Thanks for pointing that out about buffer. Sometimes I6 really needs a tour guide!

So StorageForShortName is basically a holding pen that can be used for, well, storing a short name for various routines? CPrintOrRun or PrefaceByArticle or whatever? I guess what matters is that whatever calls LanguageContraction always sends it an array that doesn’t have its length in the first entry, and I think this is the only call to LanguageContraction, so that should be OK. I think.

I’m OK with this only working for the characters that are allowed in object names. Anyone who wants to print something about œnology will have to shift for themselves.

I also took out the last spurious paragraph break before the “You can see” line looking with this rule:

Last before listing nondescript items when the number of marked for listing things is not 0: skip upcoming rulebook break.

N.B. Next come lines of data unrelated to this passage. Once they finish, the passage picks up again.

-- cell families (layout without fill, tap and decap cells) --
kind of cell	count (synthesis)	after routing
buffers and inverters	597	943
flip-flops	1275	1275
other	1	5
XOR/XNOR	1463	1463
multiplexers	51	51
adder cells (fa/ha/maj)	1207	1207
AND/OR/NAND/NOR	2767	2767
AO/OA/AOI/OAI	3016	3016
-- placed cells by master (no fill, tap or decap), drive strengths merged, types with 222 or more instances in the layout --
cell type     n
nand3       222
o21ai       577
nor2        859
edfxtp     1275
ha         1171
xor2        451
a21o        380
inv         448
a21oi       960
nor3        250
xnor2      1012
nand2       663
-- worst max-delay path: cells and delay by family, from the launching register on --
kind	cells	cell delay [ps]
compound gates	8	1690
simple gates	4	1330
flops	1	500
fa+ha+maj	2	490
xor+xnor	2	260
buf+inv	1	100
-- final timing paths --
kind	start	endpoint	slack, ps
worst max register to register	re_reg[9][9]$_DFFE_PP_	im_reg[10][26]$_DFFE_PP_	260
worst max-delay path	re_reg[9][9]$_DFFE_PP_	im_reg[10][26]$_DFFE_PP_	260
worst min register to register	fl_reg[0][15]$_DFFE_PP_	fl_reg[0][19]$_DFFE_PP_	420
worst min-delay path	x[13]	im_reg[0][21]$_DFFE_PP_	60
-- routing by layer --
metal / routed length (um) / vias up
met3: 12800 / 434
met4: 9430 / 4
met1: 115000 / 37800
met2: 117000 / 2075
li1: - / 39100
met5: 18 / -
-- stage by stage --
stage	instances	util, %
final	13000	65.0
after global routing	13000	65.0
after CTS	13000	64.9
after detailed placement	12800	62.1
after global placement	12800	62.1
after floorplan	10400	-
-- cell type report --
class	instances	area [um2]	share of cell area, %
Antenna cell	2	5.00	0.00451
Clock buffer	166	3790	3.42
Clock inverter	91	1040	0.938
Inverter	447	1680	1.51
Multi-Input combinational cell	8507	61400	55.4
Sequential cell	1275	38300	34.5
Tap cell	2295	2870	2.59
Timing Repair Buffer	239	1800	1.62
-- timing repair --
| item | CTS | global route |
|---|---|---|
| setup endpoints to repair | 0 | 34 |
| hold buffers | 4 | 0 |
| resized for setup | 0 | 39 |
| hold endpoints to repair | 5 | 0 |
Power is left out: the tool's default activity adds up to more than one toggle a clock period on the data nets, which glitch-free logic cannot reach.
### src/hw/rtl/sdpc_pkg.sv
`default_nettype none
package sdpc_pkg;

    localparam int ANGLE_ITERATIONS = 16;
    localparam int CORDIC_STEPS = (ANGLE_ITERATIONS > 24) ? 24 : ANGLE_ITERATIONS;
    localparam int CORDIC_LAT = CORDIC_STEPS + 2;
    localparam int DIV_STAGES = 25;
    localparam int SQRT_STAGES = 13;
    localparam int BACK_LAT = DIV_STAGES + SQRT_STAGES;
    localparam int FRONT_LAT = 3;
    localparam int PIPE_LAT = FRONT_LAT + BACK_LAT;
    localparam int HEAD_PAD = BACK_LAT - CORDIC_LAT;
    localparam int CW = 27;
    localparam int AW = 33;

    typedef enum logic [1:0] {
        TURN_NONE  = 2'd0,
        TURN_LEFT  = 2'd1,
        TURN_RIGHT = 2'd2
    } cam_t;

    typedef enum logic [1:0] {
        REG_LEFT_DZ  = 2'd0,
        REG_RIGHT_DZ = 2'd1,
        REG_CAM_INV  = 2'd2
    } reg_idx_t;

    typedef struct packed {
        logic signed [15:0] x;
        logic signed [15:0] y;
        logic [30:0]        xsq;
        logic [30:0]        ysq;
        logic [31:0]        s;
        logic [12:0]        xmag;
        logic [12:0]        ymag;
        logic               big;
        logic               dead;
        cam_t               cam;
    } front_t;

    function automatic logic [29:0] atan_entry(input logic [4:0] idx);
        logic [29:0] v;
        case (idx)
            5'd0:  v = 30'h20000000;
            5'd1:  v = 30'h12E4051E;
            5'd2:  v = 30'h09FB385B;
            5'd3:  v = 30'h051111D4;
            5'd4:  v = 30'h028B0D43;
            5'd5:  v = 30'h0145D7E1;
            5'd6:  v = 30'h00A2F61E;
            5'd7:  v = 30'h00517C55;
            5'd8:  v = 30'h0028BE53;
            5'd9:  v = 30'h00145F2F;
            5'd10: v = 30'h000A2F98;
            5'd11: v = 30'h000517CC;
            5'd12: v = 30'h00028BE6;
            5'd13: v = 30'h000145F3;
            5'd14: v = 30'h0000A2F9;
            5'd15: v = 30'h0000517C;
            5'd16: v = 30'h000028BE;
            5'd17: v = 30'h0000145F;
            5'd18: v = 30'h00000A2F;
            5'd19: v = 30'h00000517;
            5'd20: v = 30'h0000028B;
            5'd21: v = 30'h00000145;
            5'd22: v = 30'h000000A2;
            5'd23: v = 30'h00000051;
            default: v = 30'h0;
        endcase
        return v;
    endfunction

endpackage
`default_nettype wire

### src/hw/rtl/sdpc_isqrt.sv
`default_nettype none
module sdpc_isqrt (
    input  wire logic        aclk,
    input  wire logic        ce,
    input  wire logic [24:0] rad,
    output logic [12:0]      root
);
    import sdpc_pkg::*;

    logic [24:0] rem_reg  [SQRT_STAGES];
    logic [12:0] root_reg [SQRT_STAGES];

    for (genvar j = 0; j < SQRT_STAGES; j++) begin : g_stage
        localparam int B = SQRT_STAGES - 1 - j;
        logic [24:0] rem_in;
        logic [12:0] root_in;
        logic [26:0] trial;
        logic        take;
        if (j == 0) begin : g_first
            assign rem_in  = rad;
            assign root_in = '0;
        end else begin : g_next
            assign rem_in  = rem_reg[j-1];
            assign root_in = root_reg[j-1];
        end
        assign trial = ({14'b0, root_in} << (B + 1)) + (27'd1 << (2 * B));
        assign take  = {2'b0, rem_in} >= trial;
        always_ff @(posedge aclk) begin
            if (ce) begin
                rem_reg[j]  <= take ? 25'({2'b0, rem_in} - trial) : rem_in;
                root_reg[j] <= root_in | (13'(take) << B);
            end
        end
    end

    assign root = root_reg[SQRT_STAGES-1];

endmodule
`default_nettype wire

but there are probably other line breaks that need to be taken care of by hand. Which means that (among other reasons) this probably will never be ready for prime time as an extension, but sometime I can clean up the code and post it to Github for other people to tinker with if they choose.

Thanks again!

zarf · November 26, 2016, 2:58am

One day all of the parser guts will be updated to be 32-bit-clean (word arrays everywhere). This has not yet happened.